EXERCISE: Do any lines in the data below contain "path"? If so, copy every one of them.

□ □ □

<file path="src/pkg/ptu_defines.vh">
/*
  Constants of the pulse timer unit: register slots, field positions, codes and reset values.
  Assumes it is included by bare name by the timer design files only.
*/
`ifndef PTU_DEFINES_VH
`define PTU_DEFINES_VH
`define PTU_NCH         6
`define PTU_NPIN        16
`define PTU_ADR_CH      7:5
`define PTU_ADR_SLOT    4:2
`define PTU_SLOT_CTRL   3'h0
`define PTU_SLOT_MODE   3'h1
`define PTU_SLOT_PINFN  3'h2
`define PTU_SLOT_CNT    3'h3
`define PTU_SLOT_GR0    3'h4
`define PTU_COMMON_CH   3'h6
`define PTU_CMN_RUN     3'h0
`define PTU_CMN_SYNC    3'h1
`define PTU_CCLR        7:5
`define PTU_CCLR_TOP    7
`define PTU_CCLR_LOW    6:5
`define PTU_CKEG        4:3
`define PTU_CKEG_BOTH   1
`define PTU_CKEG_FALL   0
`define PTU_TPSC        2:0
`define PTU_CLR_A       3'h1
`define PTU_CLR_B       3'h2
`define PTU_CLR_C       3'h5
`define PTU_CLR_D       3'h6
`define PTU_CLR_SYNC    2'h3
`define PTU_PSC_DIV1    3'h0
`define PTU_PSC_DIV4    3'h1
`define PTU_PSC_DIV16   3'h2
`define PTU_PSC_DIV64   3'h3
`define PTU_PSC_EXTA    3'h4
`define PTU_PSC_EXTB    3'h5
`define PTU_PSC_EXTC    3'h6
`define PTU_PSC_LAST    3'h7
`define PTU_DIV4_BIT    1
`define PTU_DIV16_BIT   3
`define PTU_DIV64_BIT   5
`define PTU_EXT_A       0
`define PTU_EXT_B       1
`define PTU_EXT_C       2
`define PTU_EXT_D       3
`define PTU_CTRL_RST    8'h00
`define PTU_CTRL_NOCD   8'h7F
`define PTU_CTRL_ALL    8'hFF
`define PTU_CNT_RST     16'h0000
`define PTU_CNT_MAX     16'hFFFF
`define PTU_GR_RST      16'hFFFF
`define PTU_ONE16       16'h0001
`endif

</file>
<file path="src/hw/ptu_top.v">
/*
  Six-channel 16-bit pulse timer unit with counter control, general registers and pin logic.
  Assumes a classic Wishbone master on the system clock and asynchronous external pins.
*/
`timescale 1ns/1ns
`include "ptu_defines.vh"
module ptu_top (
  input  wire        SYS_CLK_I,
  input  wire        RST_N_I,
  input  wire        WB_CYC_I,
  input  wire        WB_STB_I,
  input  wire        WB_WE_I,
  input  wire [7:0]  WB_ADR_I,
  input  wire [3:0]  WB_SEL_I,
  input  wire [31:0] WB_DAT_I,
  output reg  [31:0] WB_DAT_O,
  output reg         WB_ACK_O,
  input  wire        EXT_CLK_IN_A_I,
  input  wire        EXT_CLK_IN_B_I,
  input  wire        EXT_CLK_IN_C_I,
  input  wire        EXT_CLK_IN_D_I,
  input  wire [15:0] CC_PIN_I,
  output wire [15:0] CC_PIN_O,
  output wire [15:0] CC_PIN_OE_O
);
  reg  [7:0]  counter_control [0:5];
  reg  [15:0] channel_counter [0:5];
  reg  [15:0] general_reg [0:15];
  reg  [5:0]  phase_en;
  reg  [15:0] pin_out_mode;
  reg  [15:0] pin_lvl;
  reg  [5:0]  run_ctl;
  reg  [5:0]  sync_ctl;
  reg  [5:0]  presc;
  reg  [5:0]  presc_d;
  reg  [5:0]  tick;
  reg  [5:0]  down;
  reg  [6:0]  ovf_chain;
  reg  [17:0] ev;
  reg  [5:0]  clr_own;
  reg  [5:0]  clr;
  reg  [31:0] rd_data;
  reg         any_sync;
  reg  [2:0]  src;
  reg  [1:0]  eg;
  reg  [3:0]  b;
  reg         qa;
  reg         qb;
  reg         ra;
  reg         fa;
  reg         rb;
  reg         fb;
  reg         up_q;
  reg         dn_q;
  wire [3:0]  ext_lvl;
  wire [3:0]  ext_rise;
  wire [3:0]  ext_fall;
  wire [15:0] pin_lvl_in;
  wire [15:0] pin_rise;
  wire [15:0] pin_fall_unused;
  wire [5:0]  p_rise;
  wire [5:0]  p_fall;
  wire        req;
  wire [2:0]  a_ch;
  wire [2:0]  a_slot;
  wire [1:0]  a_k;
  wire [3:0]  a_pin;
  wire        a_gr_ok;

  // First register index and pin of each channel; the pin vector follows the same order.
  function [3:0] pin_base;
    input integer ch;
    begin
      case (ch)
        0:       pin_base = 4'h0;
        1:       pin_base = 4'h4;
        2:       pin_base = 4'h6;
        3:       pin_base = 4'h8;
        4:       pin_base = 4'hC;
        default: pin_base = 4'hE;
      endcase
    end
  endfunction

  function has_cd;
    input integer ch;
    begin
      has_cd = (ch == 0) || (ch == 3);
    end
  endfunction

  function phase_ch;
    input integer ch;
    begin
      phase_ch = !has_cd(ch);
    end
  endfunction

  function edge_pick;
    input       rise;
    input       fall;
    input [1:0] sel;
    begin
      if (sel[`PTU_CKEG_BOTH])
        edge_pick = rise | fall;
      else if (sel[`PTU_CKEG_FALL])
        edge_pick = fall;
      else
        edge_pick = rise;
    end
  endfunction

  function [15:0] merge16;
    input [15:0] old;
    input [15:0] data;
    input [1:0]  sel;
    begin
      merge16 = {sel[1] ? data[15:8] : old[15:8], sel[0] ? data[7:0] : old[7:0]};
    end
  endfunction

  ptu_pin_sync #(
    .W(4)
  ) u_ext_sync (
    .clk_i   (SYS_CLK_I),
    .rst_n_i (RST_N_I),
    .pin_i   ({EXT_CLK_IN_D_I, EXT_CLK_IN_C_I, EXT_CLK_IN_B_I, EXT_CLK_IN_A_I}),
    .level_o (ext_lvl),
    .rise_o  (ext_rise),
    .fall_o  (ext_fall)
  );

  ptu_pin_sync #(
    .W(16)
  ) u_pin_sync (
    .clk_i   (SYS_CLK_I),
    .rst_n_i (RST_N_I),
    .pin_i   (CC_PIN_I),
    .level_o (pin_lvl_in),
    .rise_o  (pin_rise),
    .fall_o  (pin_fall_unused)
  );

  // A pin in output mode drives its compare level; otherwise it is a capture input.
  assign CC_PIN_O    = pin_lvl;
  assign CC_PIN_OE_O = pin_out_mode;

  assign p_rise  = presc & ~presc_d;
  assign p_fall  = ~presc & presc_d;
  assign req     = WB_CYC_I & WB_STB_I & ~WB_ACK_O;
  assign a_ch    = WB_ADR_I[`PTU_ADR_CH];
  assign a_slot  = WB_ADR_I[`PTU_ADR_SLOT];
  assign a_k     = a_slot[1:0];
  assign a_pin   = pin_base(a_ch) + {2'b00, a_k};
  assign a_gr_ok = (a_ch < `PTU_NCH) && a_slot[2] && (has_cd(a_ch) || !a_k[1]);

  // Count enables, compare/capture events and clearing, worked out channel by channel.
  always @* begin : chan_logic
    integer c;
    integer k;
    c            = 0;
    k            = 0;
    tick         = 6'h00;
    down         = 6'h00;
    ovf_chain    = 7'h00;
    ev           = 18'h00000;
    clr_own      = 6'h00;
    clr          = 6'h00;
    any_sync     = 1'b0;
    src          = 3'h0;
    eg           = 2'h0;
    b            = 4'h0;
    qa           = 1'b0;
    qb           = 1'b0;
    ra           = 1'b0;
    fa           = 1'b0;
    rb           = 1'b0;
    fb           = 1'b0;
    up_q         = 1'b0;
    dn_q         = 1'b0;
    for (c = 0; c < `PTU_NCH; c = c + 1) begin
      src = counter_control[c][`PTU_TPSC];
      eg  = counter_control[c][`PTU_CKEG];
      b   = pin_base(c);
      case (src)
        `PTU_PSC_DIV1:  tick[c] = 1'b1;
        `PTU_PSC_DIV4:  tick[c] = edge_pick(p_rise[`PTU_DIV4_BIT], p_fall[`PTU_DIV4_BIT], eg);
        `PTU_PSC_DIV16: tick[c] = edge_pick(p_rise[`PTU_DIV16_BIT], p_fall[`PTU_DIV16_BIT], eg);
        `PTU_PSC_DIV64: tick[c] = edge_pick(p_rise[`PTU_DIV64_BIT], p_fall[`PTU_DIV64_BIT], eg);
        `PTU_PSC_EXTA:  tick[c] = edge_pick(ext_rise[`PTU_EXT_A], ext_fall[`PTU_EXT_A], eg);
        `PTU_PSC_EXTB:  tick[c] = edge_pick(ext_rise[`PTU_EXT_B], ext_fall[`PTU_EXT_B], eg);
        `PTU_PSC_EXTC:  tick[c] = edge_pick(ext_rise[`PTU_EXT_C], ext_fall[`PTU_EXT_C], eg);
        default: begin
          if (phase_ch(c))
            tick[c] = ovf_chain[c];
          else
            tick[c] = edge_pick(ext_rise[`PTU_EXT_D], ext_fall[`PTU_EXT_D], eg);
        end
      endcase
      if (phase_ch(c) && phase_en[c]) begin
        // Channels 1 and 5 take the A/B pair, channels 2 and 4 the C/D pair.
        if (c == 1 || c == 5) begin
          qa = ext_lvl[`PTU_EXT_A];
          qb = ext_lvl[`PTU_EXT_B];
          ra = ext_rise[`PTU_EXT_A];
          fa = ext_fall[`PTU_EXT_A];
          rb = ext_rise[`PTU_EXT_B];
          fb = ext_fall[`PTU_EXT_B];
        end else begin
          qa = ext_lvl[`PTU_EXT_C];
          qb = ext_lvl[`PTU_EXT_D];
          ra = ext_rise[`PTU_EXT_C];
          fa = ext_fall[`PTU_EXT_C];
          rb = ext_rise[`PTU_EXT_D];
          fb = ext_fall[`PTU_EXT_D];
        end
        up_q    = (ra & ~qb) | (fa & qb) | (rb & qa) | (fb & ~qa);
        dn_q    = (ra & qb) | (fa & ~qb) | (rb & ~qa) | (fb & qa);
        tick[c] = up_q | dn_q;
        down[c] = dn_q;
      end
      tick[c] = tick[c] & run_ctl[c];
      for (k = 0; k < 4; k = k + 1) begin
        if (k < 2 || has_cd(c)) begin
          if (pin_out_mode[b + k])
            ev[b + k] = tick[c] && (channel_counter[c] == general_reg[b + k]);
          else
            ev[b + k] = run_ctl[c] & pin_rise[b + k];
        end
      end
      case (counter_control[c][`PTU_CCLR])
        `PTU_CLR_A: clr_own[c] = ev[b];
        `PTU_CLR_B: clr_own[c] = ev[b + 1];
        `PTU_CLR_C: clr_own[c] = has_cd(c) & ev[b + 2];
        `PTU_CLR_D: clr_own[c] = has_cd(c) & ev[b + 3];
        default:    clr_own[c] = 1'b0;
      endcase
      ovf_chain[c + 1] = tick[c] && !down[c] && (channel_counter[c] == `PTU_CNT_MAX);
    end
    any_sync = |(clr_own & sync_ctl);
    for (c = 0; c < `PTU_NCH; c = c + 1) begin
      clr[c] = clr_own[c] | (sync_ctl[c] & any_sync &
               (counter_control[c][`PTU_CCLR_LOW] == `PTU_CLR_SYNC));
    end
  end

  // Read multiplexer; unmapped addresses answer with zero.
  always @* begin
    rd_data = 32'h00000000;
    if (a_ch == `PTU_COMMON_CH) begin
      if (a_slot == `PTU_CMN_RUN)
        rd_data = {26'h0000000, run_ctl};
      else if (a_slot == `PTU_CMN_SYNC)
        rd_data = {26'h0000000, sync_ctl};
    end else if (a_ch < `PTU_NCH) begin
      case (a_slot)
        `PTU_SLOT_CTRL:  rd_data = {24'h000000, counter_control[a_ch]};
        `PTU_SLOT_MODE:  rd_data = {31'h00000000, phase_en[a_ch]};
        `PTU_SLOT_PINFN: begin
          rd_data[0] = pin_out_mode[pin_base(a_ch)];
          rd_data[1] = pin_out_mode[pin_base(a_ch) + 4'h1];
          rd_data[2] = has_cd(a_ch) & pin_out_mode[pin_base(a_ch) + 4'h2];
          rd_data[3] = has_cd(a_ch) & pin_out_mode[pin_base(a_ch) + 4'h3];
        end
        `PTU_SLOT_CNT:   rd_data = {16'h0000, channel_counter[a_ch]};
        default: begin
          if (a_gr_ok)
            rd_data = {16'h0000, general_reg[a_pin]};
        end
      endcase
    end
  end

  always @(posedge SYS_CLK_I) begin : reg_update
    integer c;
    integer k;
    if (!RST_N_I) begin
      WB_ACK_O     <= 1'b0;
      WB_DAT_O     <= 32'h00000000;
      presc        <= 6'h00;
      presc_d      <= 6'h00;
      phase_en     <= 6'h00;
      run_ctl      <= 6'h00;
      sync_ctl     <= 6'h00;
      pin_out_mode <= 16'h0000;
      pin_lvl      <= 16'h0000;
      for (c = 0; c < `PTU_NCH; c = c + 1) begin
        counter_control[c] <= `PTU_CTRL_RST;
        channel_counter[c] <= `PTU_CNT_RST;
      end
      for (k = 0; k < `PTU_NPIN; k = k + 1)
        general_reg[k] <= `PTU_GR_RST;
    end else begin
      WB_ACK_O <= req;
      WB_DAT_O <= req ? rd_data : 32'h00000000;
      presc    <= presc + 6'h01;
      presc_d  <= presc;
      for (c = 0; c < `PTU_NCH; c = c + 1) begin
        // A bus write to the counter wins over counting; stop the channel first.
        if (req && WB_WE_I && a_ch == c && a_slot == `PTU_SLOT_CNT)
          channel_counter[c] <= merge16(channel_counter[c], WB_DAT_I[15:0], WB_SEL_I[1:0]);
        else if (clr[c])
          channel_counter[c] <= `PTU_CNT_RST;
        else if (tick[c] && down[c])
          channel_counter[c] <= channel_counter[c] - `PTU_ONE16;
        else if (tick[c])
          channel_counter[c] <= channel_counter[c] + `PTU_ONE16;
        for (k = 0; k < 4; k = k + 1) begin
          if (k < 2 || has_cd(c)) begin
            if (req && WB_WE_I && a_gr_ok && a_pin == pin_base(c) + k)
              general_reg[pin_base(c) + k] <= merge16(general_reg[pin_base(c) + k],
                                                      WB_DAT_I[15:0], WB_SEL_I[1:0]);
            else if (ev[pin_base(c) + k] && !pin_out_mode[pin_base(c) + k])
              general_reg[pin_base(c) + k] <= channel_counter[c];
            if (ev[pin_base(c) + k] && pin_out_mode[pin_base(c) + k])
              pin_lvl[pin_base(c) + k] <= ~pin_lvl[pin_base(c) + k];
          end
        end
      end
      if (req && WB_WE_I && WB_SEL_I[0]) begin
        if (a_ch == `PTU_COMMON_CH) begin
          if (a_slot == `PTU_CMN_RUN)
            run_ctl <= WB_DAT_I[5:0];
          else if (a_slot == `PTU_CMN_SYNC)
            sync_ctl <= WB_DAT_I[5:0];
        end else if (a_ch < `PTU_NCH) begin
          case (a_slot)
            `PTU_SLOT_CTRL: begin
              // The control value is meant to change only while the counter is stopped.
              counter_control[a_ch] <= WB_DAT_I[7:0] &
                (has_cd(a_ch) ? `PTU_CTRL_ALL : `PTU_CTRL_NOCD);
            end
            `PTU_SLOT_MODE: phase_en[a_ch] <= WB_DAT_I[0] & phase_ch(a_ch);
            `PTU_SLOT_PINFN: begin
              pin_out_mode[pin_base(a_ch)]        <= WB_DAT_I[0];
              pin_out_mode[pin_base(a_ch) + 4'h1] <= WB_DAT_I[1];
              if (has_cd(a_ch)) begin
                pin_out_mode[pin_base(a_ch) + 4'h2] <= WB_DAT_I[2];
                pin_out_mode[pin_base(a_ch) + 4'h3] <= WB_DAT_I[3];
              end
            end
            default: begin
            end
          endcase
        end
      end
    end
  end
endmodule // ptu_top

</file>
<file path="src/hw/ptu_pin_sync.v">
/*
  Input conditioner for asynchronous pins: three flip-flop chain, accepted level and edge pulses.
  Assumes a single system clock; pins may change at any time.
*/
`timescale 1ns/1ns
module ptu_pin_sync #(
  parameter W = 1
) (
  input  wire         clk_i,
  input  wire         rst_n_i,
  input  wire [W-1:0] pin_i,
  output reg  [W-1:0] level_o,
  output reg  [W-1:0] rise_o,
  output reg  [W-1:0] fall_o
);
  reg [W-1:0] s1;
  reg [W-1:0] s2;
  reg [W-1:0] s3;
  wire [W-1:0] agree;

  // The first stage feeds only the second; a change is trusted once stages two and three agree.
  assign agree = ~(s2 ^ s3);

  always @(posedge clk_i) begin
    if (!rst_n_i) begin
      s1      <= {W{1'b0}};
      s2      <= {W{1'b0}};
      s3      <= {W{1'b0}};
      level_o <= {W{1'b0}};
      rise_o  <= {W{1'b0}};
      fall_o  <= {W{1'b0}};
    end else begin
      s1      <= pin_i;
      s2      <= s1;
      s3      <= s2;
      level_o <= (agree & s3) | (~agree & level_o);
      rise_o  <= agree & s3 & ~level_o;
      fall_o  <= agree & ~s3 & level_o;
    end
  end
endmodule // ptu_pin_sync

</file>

□ □ □

ANSWER BOX:
<file path="src/pkg/ptu_defines.vh">
<file path="src/hw/ptu_top.v">
<file path="src/hw/ptu_pin_sync.v">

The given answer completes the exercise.